Re: Morals, Language and Consciousness
 
This may be what he is talking about American Scientist Online

tame_deuces 11-11-2007 07:45 PM

Re: Morals, Language and Consciousness
 

Ty for the clicky, interesting stuff. [img]/images/graemlins/smile.gif[/img]

dragonystic 11-11-2007 07:50 PM

Re: Morals, Language and Consciousness
 
why do you sign your name on the bottom of your posts?

DougShrapnel 11-11-2007 08:05 PM

Re: Morals, Language and Consciousness
 
Mark Hauser has some interesting stuff. You should be able to find an audio/ video link if innate moral grammar is an interesting topic to you. I personally believe that is a great way to look at ethics.

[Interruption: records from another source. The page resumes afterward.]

<file path="src/rtl/pe_ctrl_pkg.sv">
// pe_ctrl_pkg: shared definitions for the PE sequencer slice.
//   - default widths for operands, accumulator and length field
//   - default PE pipeline latency
//   - sequencer state enumeration
package pe_ctrl_pkg;

    localparam int DATA_W_DEF     = 8;
    localparam int ACC_W_DEF      = 32;
    localparam int LEN_W_DEF      = 16;
    localparam int PE_LATENCY_DEF = 1;

    typedef enum logic [2:0] {
        ST_IDLE,
        ST_CLEAR,
        ST_RUN,
        ST_DRAIN,
        ST_OUTPUT
    } state_e;

endpackage

</file>
<file path="src/rtl/pe_sequencer.sv">
// pe_sequencer: drives one processing-element MAC through a dot product.
//   A command (i_start/i_length) clears the PE accumulator, streams i_length
//   operand pairs into the PE under valid/ready, waits out the PE latency, then
//   presents the captured result and sticky overflow on a valid/ready port.
// Ports:
//   clk, i_reset (sync, active-low)
//   i_start, i_length, o_busy                          command / status
//   i_a_data, i_b_data, i_operand_valid, o_operand_ready operand stream
//   o_pe_a, o_pe_b, o_pe_enable, o_pe_clear,
//   i_pe_result, i_pe_overflow                         PE connection
//   o_result, o_overflow, o_result_valid, i_result_ready result stream
module pe_sequencer
    import pe_ctrl_pkg::*;
#(
    parameter int DATA_W     = DATA_W_DEF,
    parameter int ACC_W      = ACC_W_DEF,
    parameter int LEN_W      = LEN_W_DEF,
    parameter int PE_LATENCY = PE_LATENCY_DEF
) (
    input  logic              clk,
    input  logic              i_reset,
    input  logic              i_start,
    input  logic [LEN_W-1:0]  i_length,
    input  logic [DATA_W-1:0] i_a_data,
    input  logic [DATA_W-1:0] i_b_data,
    input  logic              i_operand_valid,
    output logic              o_operand_ready,
    output logic [DATA_W-1:0] o_pe_a,
    output logic [DATA_W-1:0] o_pe_b,
    output logic              o_pe_enable,
    output logic              o_pe_clear,
    input  logic [ACC_W-1:0]  i_pe_result,
    input  logic              i_pe_overflow,
    output logic [ACC_W-1:0]  o_result,
    output logic              o_overflow,
    output logic              o_result_valid,
    input  logic              i_result_ready,
    output logic              o_busy
);

    // Drain counter runs 0..PE_LATENCY; sized so PE_LATENCY=0 still works.
    localparam int                DRAIN_W    = $clog2(PE_LATENCY + 2);
    localparam logic [DRAIN_W-1:0] DRAIN_LAST = DRAIN_W'(PE_LATENCY);

    state_e             state_q, state_d;
    logic [LEN_W-1:0]   len_q, len_d;
    logic [LEN_W-1:0]   count_q, count_d;
    logic [DRAIN_W-1:0] drain_q, drain_d;
    logic               ovf_q, ovf_d;       // sticky overflow of the running op
    logic [DATA_W-1:0]  pe_a_q, pe_a_d;
    logic [DATA_W-1:0]  pe_b_q, pe_b_d;
    logic               pe_enable_q, pe_enable_d;
    logic               pe_clear_q, pe_clear_d;
    logic [ACC_W-1:0]   result_q, result_d;
    logic               overflow_q, overflow_d;
    logic               result_valid_q, result_valid_d;

    logic               operand_ready;
    logic               xfer;

    always_comb begin
        // NOTE: every signal assigned here gets a default first, so no path
        // leaves one unassigned and no latch is inferred.
        state_d        = state_q;
        len_d          = len_q;
        count_d        = count_q;
        drain_d        = drain_q;
        ovf_d          = ovf_q;
        pe_a_d         = pe_a_q;
        pe_b_d         = pe_b_q;
        pe_enable_d    = 1'b0;   // enable and clear are single-cycle pulses
        pe_clear_d     = 1'b0;
        result_d       = result_q;
        overflow_d     = overflow_q;
        result_valid_d = result_valid_q;

        operand_ready  = (state_q == ST_RUN) && (count_q < len_q);
        xfer           = operand_ready && i_operand_valid;

        unique case (state_q)
            ST_IDLE: begin
                if (i_start) begin
                    len_d      = i_length;
                    count_d    = '0;
                    drain_d    = '0;
                    ovf_d      = 1'b0;
                    pe_clear_d = 1'b1;   // registered: high during CLEAR
                    state_d    = ST_CLEAR;
                end
            end
            ST_CLEAR: begin
                state_d = (len_q == '0) ? ST_DRAIN : ST_RUN;
            end
            ST_RUN: begin
                ovf_d = ovf_q | i_pe_overflow;
                if (xfer) begin
                    pe_a_d      = i_a_data;
                    pe_b_d      = i_b_data;
                    pe_enable_d = 1'b1;
                    count_d     = count_q + LEN_W'(1);
                    if (count_q + LEN_W'(1) == len_q) begin
                        state_d = ST_DRAIN;
                    end
                end
            end
            ST_DRAIN: begin
                ovf_d = ovf_q | i_pe_overflow;
                if (drain_q == DRAIN_LAST) begin
                    // Capture cycle: PE output now reflects the last term.
                    drain_d        = '0;
                    result_d       = i_pe_result;
                    overflow_d     = ovf_q | i_pe_overflow;
                    result_valid_d = 1'b1;
                    state_d        = ST_OUTPUT;
                end else begin
                    drain_d = drain_q + DRAIN_W'(1);
                end
            end
            ST_OUTPUT: begin
                if (i_result_ready) begin
                    result_valid_d = 1'b0;
                    state_d        = ST_IDLE;
                end
            end
            default: state_d = ST_IDLE;
        endcase
    end

    always_ff @(posedge clk) begin
        // NOTE: state is updated with non-blocking assignments so every flop
        // samples the values from before this edge.
        if (!i_reset) begin
            // Data registers are reset too: every output must read 0 after reset.
            state_q        <= ST_IDLE;
            len_q          <= '0;
            count_q        <= '0;
            drain_q        <= '0;
            ovf_q          <= 1'b0;
            pe_a_q         <= '0;
            pe_b_q         <= '0;
            pe_enable_q    <= 1'b0;
            pe_clear_q     <= 1'b0;
            result_q       <= '0;
            overflow_q     <= 1'b0;
            result_valid_q <= 1'b0;
        end else begin
            state_q        <= state_d;
            len_q          <= len_d;
            count_q        <= count_d;
            drain_q        <= drain_d;
            ovf_q          <= ovf_d;
            pe_a_q         <= pe_a_d;
            pe_b_q         <= pe_b_d;
            pe_enable_q    <= pe_enable_d;
            pe_clear_q     <= pe_clear_d;
            result_q       <= result_d;
            overflow_q     <= overflow_d;
            result_valid_q <= result_valid_d;
        end
    end

    assign o_operand_ready = operand_ready;
    assign o_pe_a          = pe_a_q;
    assign o_pe_b          = pe_b_q;
    assign o_pe_enable     = pe_enable_q;
    assign o_pe_clear      = pe_clear_q;
    assign o_result        = result_q;
    assign o_overflow      = overflow_q;
    assign o_result_valid  = result_valid_q;
    assign o_busy          = (state_q != ST_IDLE);

endmodule

</file>
<file path="config.mk">
export PLATFORM = sky130hd
export DESIGN_NAME = pe_sequencer
export DESIGN_NICKNAME = d
export VERILOG_FILES = /design/src/rtl/pe_ctrl_pkg.sv /design/src/rtl/pe_sequencer.sv
export SDC_FILE = /design/constraint.sdc
export NUM_CORES = 1
export LEC_CHECK = 0
export CAP_MARGIN = 5
export CORE_ASPECT_RATIO = 1.4
export CORE_UTILIZATION = 51
export CTS_CLUSTER_SIZE = 30
export DETAILED_ROUTE_END_ITERATION = 6
export PLACE_DENSITY = 0.95
export SLEW_MARGIN = 20
export SYNTH_ARGS = -nofsm -noshare
export SYNTH_HDL_FRONTEND = slang
export SYNTH_SLANG_ARGS = --single-unit
</file>
<file path="constraint.sdc">
create_clock -name clk -period 6.8 [get_ports clk]
set_input_delay 1.36 -clock clk [delete_from_list [all_inputs] [get_ports clk]]
set_output_delay 1.36 -clock clk [all_outputs]
set_load 0.005 [all_outputs]
</file>
==> impl_metrics.py <==
metrics = {
    "layout": {
        "final_common_cell": "clkdlybuf4s50_1",
        "fin_nets": 734,
        "num_antenna_cells": 0,
        "final_cell_mix": "123 x clkdlybuf4s50_1, 119 x nand2_1, 90 x dfxtp_1, 76 x a21oi_1, 43 x nor2_1",
        "final_area_mm2": 0.00584,
        "syn2layout_area_growth_pct": 36.1,
        "drive_gt1_frac": 0.0506,
    },
    "synth": {
        "ys_ff_latch": 90,
        "synth_xor_area_frac": 0.0429,
        "synthTopCellsByArea": "dfxtp_1 42%, nand2_1 10%, a21oi_1 8.9%",
        "synthArstFlopShare": 0,
        "muxShareOfSynthArea": 0.0420,
        "synth_top_flop_cell": "dfxtp_1",
        "yosys_warnings": 0,
        "synth_nets": 633,
        "synth_adder_area_share": 0.0496,
        "synth_top_area_share": 0.420,
        "syn_area_per_cell_um2": 7.86,
        "synth_edf_count": 0,
        "seq_area_frac_synth": 0.420,
        "synth_top_family_by_area": "simple AND/OR/NAND/NOR gates",
        "synth_cell_types": 45,
        "yosys.area.top_type": "dfxtp_1",
        "synth_compound_area_frac": 0.146,
        "synthSimpleGateAreaFrac": 0.248,
        "syn-cell-area_mm2": 0.00429,
        "syn_inst": 546,
    },
    "global_routing": {
        "grt_pass1_vias": 4238,
        "grt_pass1_wl_um": 19200,
        "overflow": 0,
        "antenna_found_initial": 0,
        "grt_use_total": 0.277,
        "grt_max_degree": 66,
    },
    "power_and_ir_drop": {
        "vdd_drop_max_uv": 189,
        "cellPowerDensity_mw_per_mm2": 233,
        "total_power_mw": 1.36,
        "p_leak_nw": 2.19,
    },
    "run": {
        "cap_violations": 0,
    },
    "floorplanning": {
        "rows": 39,
        "die_y_um": 111,
        "fp.dieW_um": 79.5,
        "io-pin-count": 124,
        "core-area_mm2": 0.00815,
        "initial_core_util": 0.526,
        "dieArea_mm2": 0.00879,
    },
    "drt": {
        "wl_per_cell_um": 15.7,
        "drtPass1Iterations": 5,
        "ant_nets": 0,
        "via_per_inst": 5.80,
        "drtIter0Drc": 442,
        "routed_wl_um": 11900,
        "vias": 4374,
        "drcViolationCount": 0,
    },
    "clock_network": {
        "post_cts_buffers": 0,
        "cts_tree": "built",
        "htreeDepth": 3,
        "clock-sinks": 90,
        "cts_resized": 0,
        "cts_max_path_buffers": 2,
        "cts-root-buf": "clkbuf_16",
        "path_clk_slew_ps": 60,
        "clock_latency_ps": 340,
        "cts-hold-fix-buffers": 0,
        "cts-buffers-inserted": 9,
    },
    "critical_path": {
        "crit_chain": "ha_1, a211o_1, or3_1, o22ai_1, nor2_1, nor3b_1, clkdlybuf4s50_1",
        "start_kind": "flip-flop",
        "critPathBufInv": 1,
        "critPathArrivalTime_ps": 2680,
        "setup.worst_path.class": "reg2out",
        "worst-endpoint-required_ps": 5440,
        "end_kind": "output port",
        "cp_max_fo": 7,
        "cpLargestDelayFamily": "simple AND/OR/NAND/NOR gates",
        "cpPeakStageDelay_ps": 530,
        "cp_slowest_cell": "clkdlybuf4s50_1",
    },
    "sta": {
        "slew_viol_final": 0,
        "rsz0062_at_grt": "false",
        "clock_skew_ps": 8.16,
        "finalCritPeriodShare": 0.595,
        "slew_headroom": 0.537,
        "fin_crit_ps": 4040,
        "final-setup-viol-count": 0,
        "worst_pin_slew_ps": 693,
        "clock.fmax_ghz": 0.247,
        "hold_violations": 0,
        "tns_ps": 0,
    },
    "placed_design": {
        "finalWeightedCongestion": 0.901,
        "port_buffers": 123,
        "place_area_mm2": 0.00553,
        "dp_hpwl_um": 8280,
    },
    "hold_path": {
        "min_path_type": "reg2reg",
    },
    "status": {
        "status": "finished, final reports clean",
    },
}
==> final timing paths <==
path	slack, ps	startpoint	cells after the start	to
worst min register to register	440	drain_q[1]	2	drain_q[1]
worst max-delay path	2760	count_q[6]	7	o_operand_ready
worst max register to register	3610	len_q[14]	9	count_q[11]
worst min-delay path	440	drain_q[1]	2	drain_q[1]
==> routing by layer <==
| layer | track usage | part of all wire | up-vias |
|---|---|---|---|
| li1 | - | - | 2056 |
| met1 | 0.290 | 0.36 | 2014 |
| met2 | 0.472 | 0.51 | 235 |
| met4 | 0.181 | 0.054 | 0 |
| met3 | 0.0769 | 0.076 | 69 |
| met5 | 0 | 0 | - |
==> state kept, by name, indices dropped and copies added, names as in the netlist <==
name and flops:
o_result 32, o_result_valid 1, o_overflow 1, ovf_q 1
state_q 3, o_pe_clear 1, o_pe_b 8, drain_q 2
o_pe_enable 1, len_q 16, o_pe_a 8, count_q 16
==> per-stage QoR <==
step                      instances   util  hold WS, ps  worst slack, ps
after floorplan                 546      -          416             3710
after global placement          738  0.679          424             3170
after detailed placement        738  0.679          430             3120
after CTS                       754  0.716          439             2740
after global routing            754  0.716          444             2520
final                           754  0.716          437             2760
==> worst min-delay path: cells and delay by family, from the launching register on <==
kind,cells,cell delay [ps]
buffers and inverters,1,60
DFF,1,290
and+or+nand+nor,1,40
==> cells by family (layout without fill, tap and decap cells) <==
logic type,Yosys count,after routing
AND/OR/NAND/NOR,229,229
AO/OA/AOI/OAI,115,115
flip-flops,90,90
buffers and inverters,56,162
XOR/XNOR,21,21
multiplexers,18,18
adder cells (fa/ha/maj),17,17
==> Yosys cell counts (all sizes together) (4+ instances only) <==
library cell,instances
a21oi,76
or4,4
and3,6
mux2i,18
nor3,9
nor4,6
xor2,7
nand2,119
ha,17
dfxtp,90
o22ai,5
inv,20
xnor2,14
or3,12
buf,9
and2,4
a31oi,4
nor2,43
nand3,7
nand4,4
o21ai,20
clkbuf,27
==> report_power, final <==
group / internal, mW / switching, mW
Sequential: 0.553 / 0.0310
Combinational: 0.128 / 0.141
Clock: 0.304 / 0.201
Total: 0.986 / 0.373
==> final cells by class <==
cell class | count | area [um^2]
inverters | 20 | 75.1
flip-flops and latches | 90 | 1800
repair buffers | 126 | 1250
clock inverters | 4 | 50.0
multi-input cells | 400 | 2270
well taps | 102 | 128
clock buffers | 12 | 256
fillers | 553 | 2310
Power figures use the tool's default switching activity.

luckyme 11-12-2007 01:02 AM

Re: Morals, Language and Consciousness
 
[ QUOTE ]
A nice post. But I think you should expand on 'innate grammar structure'. If we disregard the biological views for having language and just look at at a classic language/culture interaction phenomena:

The terms for 'fate' are interesting when comparing classic western culture vs south-east asian culture. The terms are so different it is almost impossible to translate and this to some extent affects morality and view of the world in different ways in these two cultures. So it seems (at least on the surface) that learned language to some extent sets boundaries/context to our view of the world. So I'm very interested in what you put in the term 'innate grammar structure'.

[/ QUOTE ]

I suspect all I'm reacting to is the modular and generic underpinnings of so many of the systems that have evolved to make us us.

Vision, language, morals, emotions, consciousness came to mind. That so much of it is testable even with all the overburden we've developed is quite a testament to their robustness.

The layer we interact with creates a storyline at the macro level that is unaware of the micro feeds that are driving the agenda. The construction of reality that our vision system produces is a decent example of the general concept.

The OP was an attempt to get some input in this area from the forum without cluttering it up with an strong claim.